BRIEF:
In the records below, pick out all lines containing the word "with".

THE INPUT:

<file path="config.mk">
export PLATFORM = sky130hd
export DESIGN_NAME = dams_sequencer
export DESIGN_NICKNAME = d
export VERILOG_FILES = /design/src/dams_pkg.sv /design/src/dams_rate_timer.sv /design/src/dams_aux_align.sv /design/src/dams_sequencer.sv
export SDC_FILE = /design/constraint.sdc
export NUM_CORES = 1
export LEC_CHECK = 0
export ABC_CLOCK_PERIOD_IN_PS = 3350
export BUFFER_PORTS_ARGS = -buffer_cell sky130_fd_sc_hd__buf_2
export CORE_AREA = 5 5 152 154
export DETAILED_ROUTE_END_ITERATION = 10
export DIE_AREA = 0 0 157 159
export PLACE_DENSITY = 0.76
export SLEW_MARGIN = 20
export SYNTH_ARGS = -nofsm -noshare
export SYNTH_HDL_FRONTEND = slang
export SYNTH_SLANG_ARGS = --single-unit
export TNS_END_PERCENT = 10
</file>
<file path="constraint.sdc">
create_clock -name ref_clk_i -period 3.35 [get_ports ref_clk_i]
set_clock_uncertainty 0.2 [all_clocks]
set_input_delay 0.5025 -clock ref_clk_i [delete_from_list [all_inputs] [get_ports ref_clk_i]]
set_output_delay 0.5025 -clock ref_clk_i [all_outputs]
set_load 0.1 [all_outputs]
</file>
<file path="src/dams_pkg.sv">
package dams_pkg;

   localparam int          ADDR_W          = 10;

   // register index; byte address is four times the index
   localparam logic [7:0]  IDX_STATUS      = 8'hd0;
   localparam logic [7:0]  IDX_MODE        = 8'hd1;
   localparam logic [7:0]  IDX_PCTL        = 8'hd2;
   localparam logic [7:0]  IDX_ACTL        = 8'hd3;
   localparam logic [7:0]  IDX_DECIM       = 8'hd4;
   localparam logic [7:0]  IDX_PRES        = 8'hd5;
   localparam logic [7:0]  IDX_ARES        = 8'hd6;
   localparam logic [7:0]  IDX_POFS        = 8'hd7;
   localparam logic [7:0]  IDX_PGAIN       = 8'hd8;
   localparam logic [7:0]  IDX_AOFS        = 8'hd9;
   localparam logic [7:0]  IDX_AGAIN       = 8'hda;

   localparam logic [7:0]  MODE_RST        = 8'h00;
   localparam logic [6:0]  PCTL_RST        = 7'h07;
   localparam logic [6:0]  ACTL_RST        = 7'h00;
   localparam logic [7:0]  DECIM_RST       = 8'h45;
   localparam logic [7:0]  DECIM_MAX       = 8'hff;
   localparam logic [15:0] CAL_RST         = 16'h0000;

   localparam int          MODE_EN0_BIT    = 5;
   localparam int          MODE_EN1_BIT    = 4;
   localparam int          CTL_XREF_BIT    = 6;
   localparam int          CTL_UNI_BIT     = 3;

   localparam logic [1:0]  AUX_TEMP_SEL    = 2'h2;
   localparam logic [2:0]  AUX_FIXED_RANGE = 3'h7;
   localparam logic [1:0]  ALIGN_OUTPUTS   = 2'h3;
   localparam logic [7:0]  MOD_DIV_CYC     = 8'h04;

   localparam logic [1:0]  RESP_OKAY       = 2'h0;
   localparam logic [1:0]  RESP_SLVERR     = 2'h2;

   typedef enum logic [2:0] {
      MD_PDOWN  = 3'h0,
      MD_IDLE   = 3'h1,
      MD_SINGLE = 3'h2,
      MD_CONT   = 3'h3,
      MD_ZS_INT = 3'h4,
      MD_FS_INT = 3'h5,
      MD_ZS_SYS = 3'h6,
      MD_FS_SYS = 3'h7
   } dams_mode_e;

   typedef enum logic [3:0] {
      SQ_OFF  = 4'h1,
      SQ_IDLE = 4'h2,
      SQ_CONV = 4'h4,
      SQ_CAL  = 4'h8
   } dams_seq_e;

   typedef struct packed {
      logic       mod_clk_en;
      logic       filt_rst;
      logic       short_in;
      logic       ref_in;
      logic       ext_ref;
      logic [1:0] chan;
      logic       unipolar;
      logic [2:0] range;
   } dams_afe_s;

   localparam dams_afe_s AFE_RST = 11'h200;

endpackage : dams_pkg

</file>
<file path="src/dams_rate_timer.sv">
`timescale 1ns/1ps
`default_nettype none
module dams_rate_timer (
   input  wire logic       ref_clk_i,
   input  wire logic       rst_n_i,
   input  wire logic       clk_on_i,
   input  wire logic       run_i,
   input  wire logic       restart_i,
   input  wire logic [7:0] decim_i,
   output logic            tick_o,
   output logic            done_o
);
   import dams_pkg::*;

   logic [7:0]  pre;
   logic [10:0] cnt;
   logic        tick_en;

   assign tick_en = clk_on_i && (pre == MOD_DIV_CYC - 8'h01);

   always_ff @(posedge ref_clk_i or negedge rst_n_i) begin
      if (!rst_n_i) begin
         pre <= 8'h00;
      end else if (!clk_on_i || tick_en) begin
         pre <= 8'h00;
      end else begin
         pre <= pre + 8'h01;
      end
   end

   always_ff @(posedge ref_clk_i or negedge rst_n_i) begin
      if (!rst_n_i) begin
         tick_o <= 1'b0;
      end else begin
         tick_o <= tick_en;
      end
   end

   // filter held in reset: count restarts so the first output is a full period away
   always_ff @(posedge ref_clk_i or negedge rst_n_i) begin
      if (!rst_n_i) begin
         cnt    <= 11'h000;
         done_o <= 1'b0;
      end else if (restart_i || !run_i) begin
         cnt    <= 11'h000;
         done_o <= 1'b0;
      end else begin
         done_o <= 1'b0;
         if (tick_en) begin
            if (cnt == {decim_i, 3'h7}) begin
               cnt    <= 11'h000;
               done_o <= 1'b1;
            end else begin
               cnt <= cnt + 11'h001;
            end
         end
      end
   end

endmodule : dams_rate_timer
`default_nettype wire

</file>
<file path="src/dams_aux_align.sv">
`timescale 1ns/1ps
`default_nettype none
module dams_aux_align (
   input  wire logic ref_clk_i,
   input  wire logic rst_n_i,
   input  wire logic restart_i,
   input  wire logic aux_only_i,
   input  wire logic prim_run_i,
   input  wire logic prim_done_i,
   input  wire logic own_done_i,
   output logic      done_o
);
   import dams_pkg::*;

   logic [1:0] seen;
   logic       locked;

   assign locked = (seen == ALIGN_OUTPUTS - 2'h1);

   // an aux-only restart waits for primary outputs so both stay in phase
   always_ff @(posedge ref_clk_i or negedge rst_n_i) begin
      if (!rst_n_i) begin
         seen <= ALIGN_OUTPUTS - 2'h1;
      end else if (restart_i) begin
         seen <= aux_only_i ? 2'h0 : ALIGN_OUTPUTS - 2'h1;
      end else if (prim_run_i && prim_done_i && !locked) begin
         seen <= seen + 2'h1;
      end
   end

   // primary idle: aux runs on its own timer
   always_ff @(posedge ref_clk_i or negedge rst_n_i) begin
      if (!rst_n_i) begin
         done_o <= 1'b0;
      end else if (restart_i) begin
         done_o <= 1'b0;
      end else if (prim_run_i) begin
         done_o <= prim_done_i && locked;
      end else begin
         done_o <= own_done_i;
      end
   end

endmodule : dams_aux_align
`default_nettype wire

</file>
<file path="src/dams_sequencer.sv">
// Design decision made here: register access over AXI4-Lite.
`timescale 1ns/1ps
`default_nettype none
// Notes on behaviour
// - mode field zero means power-down, and it resets to zero.
// - idle holds filter and modulator in reset, modulator clocks keep running.
// - single mode converts once per enabled converter, updates, then mode returns 000.
// - continuous mode keeps updating results at the decimation rate.
// - internal zero-scale calibration shorts the enabled converter inputs.
// - internal full-scale calibration applies reference chosen by each external-ref bit.
// - any mode write except a lone aux enable rise resets both converters, even with unchanged value.
// - primary control write while enabled, or primary enable rising, resets both.
// - aux control write, or aux enable rising with nothing else changed, resets aux only.
// - after aux-only reset aux output aligns to primary, up to three outputs.
// - writing a calibration mode clears both ready flags immediately.
// - calibration end writes cal registers and flags, then mode returns 000.
// - aux calibration on temperature input sets ready and error, keeps cal registers.
// - calibrations always use the maximum decimation factor.
// - aux range is fixed; only primary range is selectable.
// - enable bit activates a converter; cleared enable powers it down.
// - calibration-done flag set at calibration end, cleared by starting mode write.
// - error flags cleared by a mode write that starts conversion or calibration.
module dams_sequencer (
   input  wire logic                     ref_clk_i,
   input  wire logic                     rst_n_i,
   input  wire logic                     awvalid_i,
   output logic                          awready_o,
   input  wire logic [dams_pkg::ADDR_W-1:0] awaddr_i,
   input  wire logic                     wvalid_i,
   output logic                          wready_o,
   input  wire logic [31:0]              wdata_i,
   input  wire logic [3:0]               wstrb_i,
   output logic                          bvalid_o,
   input  wire logic                     bready_i,
   output logic [1:0]                    bresp_o,
   input  wire logic                     arvalid_i,
   output logic                          arready_o,
   input  wire logic [dams_pkg::ADDR_W-1:0] araddr_i,
   output logic                          rvalid_o,
   input  wire logic                     rready_i,
   output logic [31:0]                   rdata_o,
   output logic [1:0]                    rresp_o,
   input  wire logic [15:0]              prim_sample_i,
   input  wire logic [15:0]              aux_sample_i,
   output dams_pkg::dams_afe_s           prim_afe_o,
   output dams_pkg::dams_afe_s           aux_afe_o
);
   import dams_pkg::*;

   function automatic logic hit(input logic [ADDR_W-1:0] a, input logic [7:0] idx);
      return a == {idx, 2'h0};
   endfunction : hit

   function automatic logic mapped(input logic [ADDR_W-1:0] a);
      return a[ADDR_W-1:2] >= IDX_STATUS && a[ADDR_W-1:2] <= IDX_AGAIN && a[1:0] == 2'h0;
   endfunction : mapped

   function automatic logic clamped(input logic [15:0] s);
      return s == 16'h0000 || s == 16'hffff;
   endfunction : clamped

   logic                    aw_hold, w_hold, wr_fire, wr_lane, ar_fire;
   logic [ADDR_W-1:0]       aw_addr;
   logic [31:0]             w_data;
   logic [3:0]              w_strb;
   logic                    wr_mode, wr_pctl, wr_actl, wr_decim;
   logic [7:0]              wd;
   dams_mode_e              md, new_md;
   logic                    en0, en1, new_en0, new_en1;
   logic [6:0]              pctl, actl;
   logic [7:0]              decim, cur_decim;
   logic [15:0]             pres, ares, pofs, pgain, aofs, again;
   logic                    primary_ready_flag, aux_ready_flag, cal_done, primary_error_flag, aux_error_flag, pend0, pend1;
   dams_seq_e               state, next_state;
   logic                    aux_only_wr, full_rst, aux_rst, start, start_cal;
   logic                    run_state, cal_mode, busy, clk_on, prim_run, aux_run;
   logic                    prim_tick, prim_done, aux_tick, aux_own_done, aux_al_done;
   logic                    p_done, a_done, p_take, a_take, fin, aux_temp;
   logic                    rd_pres, rd_ares;
   logic [31:0]             rd_mux;

   // write address and data are taken independently and joined here
   assign awready_o = !aw_hold;
   assign wready_o  = !w_hold;
   assign arready_o = !rvalid_o;
   assign wr_fire   = aw_hold && w_hold && !bvalid_o;
   assign ar_fire   = arvalid_i && arready_o;
   assign wr_lane   = wr_fire && w_strb[0];
   assign wd        = w_data[7:0];
   assign wr_mode   = wr_lane && hit(aw_addr, IDX_MODE);
   assign wr_pctl   = wr_lane && hit(aw_addr, IDX_PCTL);
   assign wr_actl   = wr_lane && hit(aw_addr, IDX_ACTL);
   assign wr_decim  = wr_lane && hit(aw_addr, IDX_DECIM);
   assign new_md    = dams_mode_e'(wd[2:0]);
   assign new_en0   = wd[MODE_EN0_BIT];
   assign new_en1   = wd[MODE_EN1_BIT];

   always_ff @(posedge ref_clk_i or negedge rst_n_i) begin
      if (!rst_n_i) begin
         aw_hold <= 1'b0;
         aw_addr <= '0;
      end else if (awvalid_i && awready_o) begin
         aw_hold <= 1'b1;
         aw_addr <= awaddr_i;
      end else if (wr_fire) begin
         aw_hold <= 1'b0;
      end
   end

   always_ff @(posedge ref_clk_i or negedge rst_n_i) begin
      if (!rst_n_i) begin
         w_hold <= 1'b0;
         w_data <= 32'h0000_0000;
         w_strb <= 4'h0;
      end else if (wvalid_i && wready_o) begin
         w_hold <= 1'b1;
         w_data <= wdata_i;
         w_strb <= wstrb_i;
      end else if (wr_fire) begin
         w_hold <= 1'b0;
      end
   end

   always_ff @(posedge ref_clk_i or negedge rst_n_i) begin
      if (!rst_n_i) begin
         bvalid_o <= 1'b0;
         bresp_o  <= RESP_OKAY;
      end else if (wr_fire) begin
         bvalid_o <= 1'b1;
         bresp_o  <= mapped(aw_addr) ? RESP_OKAY : RESP_SLVERR;
      end else if (bready_i) begin
         bvalid_o <= 1'b0;
      end
   end

   always_comb begin
      rd_mux = 32'h0000_0000;
      case (araddr_i[ADDR_W-1:2])
         IDX_STATUS: rd_mux[7:0] = {primary_ready_flag, aux_ready_flag, cal_done, 1'b0, primary_error_flag, aux_error_flag, 2'h0};
         IDX_MODE:   rd_mux[7:0] = {2'h0, en0, en1, 1'b0, md};
         IDX_PCTL:   rd_mux[6:0] = pctl;
         IDX_ACTL:   rd_mux[6:0] = actl;
         IDX_DECIM:  rd_mux[7:0] = decim;
         IDX_PRES:   rd_mux[15:0] = pres;
         IDX_ARES:   rd_mux[15:0] = ares;
         IDX_POFS:   rd_mux[15:0] = pofs;
         IDX_PGAIN:  rd_mux[15:0] = pgain;
         IDX_AOFS:   rd_mux[15:0] = aofs;
         IDX_AGAIN:  rd_mux[15:0] = again;
         default:    rd_mux = 32'h0000_0000;
      endcase
   end

   always_ff @(posedge ref_clk_i or negedge rst_n_i) begin
      if (!rst_n_i) begin
         rvalid_o <= 1'b0;
         rdata_o  <= 32'h0000_0000;
         rresp_o  <= RESP_OKAY;
      end else if (ar_fire) begin
         rvalid_o <= 1'b1;
         rdata_o  <= mapped(araddr_i) ? rd_mux : 32'h0000_0000;
         rresp_o  <= mapped(araddr_i) ? RESP_OKAY : RESP_SLVERR;
      end else if (rready_i) begin
         rvalid_o <= 1'b0;
      end
   end

   // reading a result acknowledges its ready flag
   assign rd_pres = ar_fire && hit(araddr_i, IDX_PRES);
   assign rd_ares = ar_fire && hit(araddr_i, IDX_ARES);

   // aux enable rising with nothing else changed must not disturb the primary
   assign aux_only_wr = wr_mode && new_md == md && new_en0 == en0 && !en1 && new_en1;
   assign full_rst    = (wr_mode && !aux_only_wr) || (wr_pctl && en0);
   assign aux_rst     = full_rst || wr_actl || aux_only_wr;
   assign start       = wr_mode && !aux_only_wr && new_md >= MD_SINGLE
                        && (new_en0 || new_en1);
   assign start_cal   = start && new_md[2];

   always_comb begin
      case (1'b1)
         (!en0 && !en1) || md == MD_PDOWN: next_state = SQ_OFF;
         md == MD_IDLE:                    next_state = SQ_IDLE;
         md[2]:                            next_state = SQ_CAL;
         default:                          next_state = SQ_CONV;
      endcase
   end

   always_ff @(posedge ref_clk_i or negedge rst_n_i) begin
      if (!rst_n_i) begin
         state <= SQ_OFF;
      end else begin
         state <= next_state;
      end
   end

   assign run_state = state == SQ_CONV || state == SQ_CAL;
   assign cal_mode  = state == SQ_CAL;
   assign busy      = (state == SQ_CONV && md == MD_CONT) || pend0 || pend1;
   assign clk_on    = state != SQ_OFF;
   assign prim_run  = run_state && en0 && busy;
   assign aux_run   = run_state && en1 && busy;
   assign cur_decim = cal_mode ? DECIM_MAX : decim;
   assign aux_temp  = actl[5:4] == AUX_TEMP_SEL;

   dams_rate_timer u_prim_timer (
      .ref_clk_i (ref_clk_i),
      .rst_n_i   (rst_n_i),
      .clk_on_i  (clk_on && en0),
      .run_i     (prim_run),
      .restart_i (full_rst),
      .decim_i   (cur_decim),
      .tick_o    (prim_tick),
      .done_o    (prim_done)
   );

   dams_rate_timer u_aux_timer (
      .ref_clk_i (ref_clk_i),
      .rst_n_i   (rst_n_i),
      .clk_on_i  (clk_on && en1),
      .run_i     (aux_run && !prim_run),
      .restart_i (aux_rst),
      .decim_i   (cur_decim),
      .tick_o    (aux_tick),
      .done_o    (aux_own_done)
   );

   dams_aux_align u_align (
      .ref_clk_i   (ref_clk_i),
      .rst_n_i     (rst_n_i),
      .restart_i   (aux_rst),
      .aux_only_i  (!full_rst),
      .prim_run_i  (prim_run),
      .prim_done_i (p_done),
      .own_done_i  (aux_own_done),
      .done_o      (aux_al_done)
   );

   assign p_done = prim_done && prim_run;
   assign a_done = aux_al_done && aux_run;
   assign p_take = p_done && (pend0 || md == MD_CONT) && !wr_mode;
   assign a_take = a_done && (pend1 || md == MD_CONT) && !wr_mode;
   assign fin    = (pend0 || pend1) && !wr_mode
                   && !(pend0 && en0 && !p_take) && !(pend1 && en1 && !a_take);

   always_ff @(posedge ref_clk_i or negedge rst_n_i) begin
      if (!rst_n_i) begin
         {en0, en1} <= MODE_RST[5:4];
         md         <= dams_mode_e'(MODE_RST[2:0]);
      end else if (wr_mode) begin
         en0 <= new_en0;
         en1 <= new_en1;
         md  <= new_md;
      end else if (fin) begin
         md <= MD_PDOWN;
      end
   end

   always_ff @(posedge ref_clk_i or negedge rst_n_i) begin
      if (!rst_n_i) begin
         pctl  <= PCTL_RST;
         actl  <= ACTL_RST;
         decim <= DECIM_RST;
      end else begin
         if (wr_pctl) pctl <= wd[6:0];
         if (wr_actl) actl <= wd[6:0];
         if (wr_decim) decim <= wd;
      end
   end

   // one pending conversion per enabled converter in single and calibration modes
   always_ff @(posedge ref_clk_i or negedge rst_n_i) begin
      if (!rst_n_i) begin
         pend0 <= 1'b0;
         pend1 <= 1'b0;
      end else if (wr_mode && !aux_only_wr) begin
         pend0 <= (new_md == MD_SINGLE || new_md[2]) && new_en0;
         pend1 <= (new_md == MD_SINGLE || new_md[2]) && new_en1;
      end else begin
         pend0 <= pend0 && en0 && !p_take;
         pend1 <= pend1 && (en1 || aux_only_wr) && !a_take;
      end
   end

   always_ff @(posedge ref_clk_i or negedge rst_n_i) begin
      if (!rst_n_i) begin
         pres  <= 16'h0000;
         pofs  <= CAL_RST;
         pgain <= CAL_RST;
      end else if (p_take) begin
         if (!cal_mode) pres <= prim_sample_i;
         else if (!md[0]) pofs <= prim_sample_i;
         else pgain <= prim_sample_i;
      end
   end

   // temperature input cannot be calibrated: coefficients stay as they were
   always_ff @(posedge ref_clk_i or negedge rst_n_i) begin
      if (!rst_n_i) begin
         ares  <= 16'h0000;
         aofs  <= CAL_RST;
         again <= CAL_RST;
      end else if (a_take) begin
         if (!cal_mode) ares <= aux_sample_i;
         else if (aux_temp) ares <= ares;
         else if (!md[0]) aofs <= aux_sample_i;
         else again <= aux_sample_i;
      end
   end

   // hardware set wins over every clear in the same cycle
   always_ff @(posedge ref_clk_i or negedge rst_n_i) begin
      if (!rst_n_i) begin
         primary_ready_flag     <= 1'b0;
         aux_ready_flag     <= 1'b0;
         primary_error_flag     <= 1'b0;
         aux_error_flag     <= 1'b0;
         cal_done <= 1'b0;
      end else begin
         if (p_take) primary_ready_flag <= 1'b1;
         else if (start_cal || rd_pres) primary_ready_flag <= 1'b0;
         if (a_take) aux_ready_flag <= 1'b1;
         else if (start_cal || rd_ares) aux_ready_flag <= 1'b0;
         if (p_take && !cal_mode && clamped(prim_sample_i)) primary_error_flag <= 1'b1;
         else if (start) primary_error_flag <= 1'b0;
         if (a_take && (cal_mode ? aux_temp : clamped(aux_sample_i))) aux_error_flag <= 1'b1;
         else if (start) aux_error_flag <= 1'b0;
         if (fin && cal_mode) cal_done <= 1'b1;
         else if (start) cal_done <= 1'b0;
      end
   end

   always_ff @(posedge ref_clk_i or negedge rst_n_i) begin
      if (!rst_n_i) begin
         prim_afe_o <= AFE_RST;
         aux_afe_o  <= AFE_RST;
      end else begin
         prim_afe_o.mod_clk_en <= prim_tick;
         prim_afe_o.filt_rst   <= full_rst || !prim_run;
         prim_afe_o.short_in   <= prim_run && md == MD_ZS_INT;
         prim_afe_o.ref_in     <= prim_run && md == MD_FS_INT;
         prim_afe_o.ext_ref    <= pctl[CTL_XREF_BIT];
         prim_afe_o.chan       <= pctl[5:4];
         prim_afe_o.unipolar   <= pctl[CTL_UNI_BIT];
         prim_afe_o.range      <= pctl[2:0];
         aux_afe_o.mod_clk_en  <= aux_tick;
         aux_afe_o.filt_rst    <= aux_rst || !aux_run;
         aux_afe_o.short_in    <= aux_run && md == MD_ZS_INT;
         aux_afe_o.ref_in      <= aux_run && md == MD_FS_INT;
         aux_afe_o.ext_ref     <= actl[CTL_XREF_BIT];
         aux_afe_o.chan        <= actl[5:4];
         aux_afe_o.unipolar    <= actl[CTL_UNI_BIT];
         aux_afe_o.range       <= AUX_FIXED_RANGE;
      end
   end
endmodule : dams_sequencer
`default_nettype wire

</file>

THE ANSWER:
// - any mode write except a lone aux enable rise resets both converters, even with unchanged value.
// - aux control write, or aux enable rising with nothing else changed, resets aux only.
   // aux enable rising with nothing else changed must not disturb the primary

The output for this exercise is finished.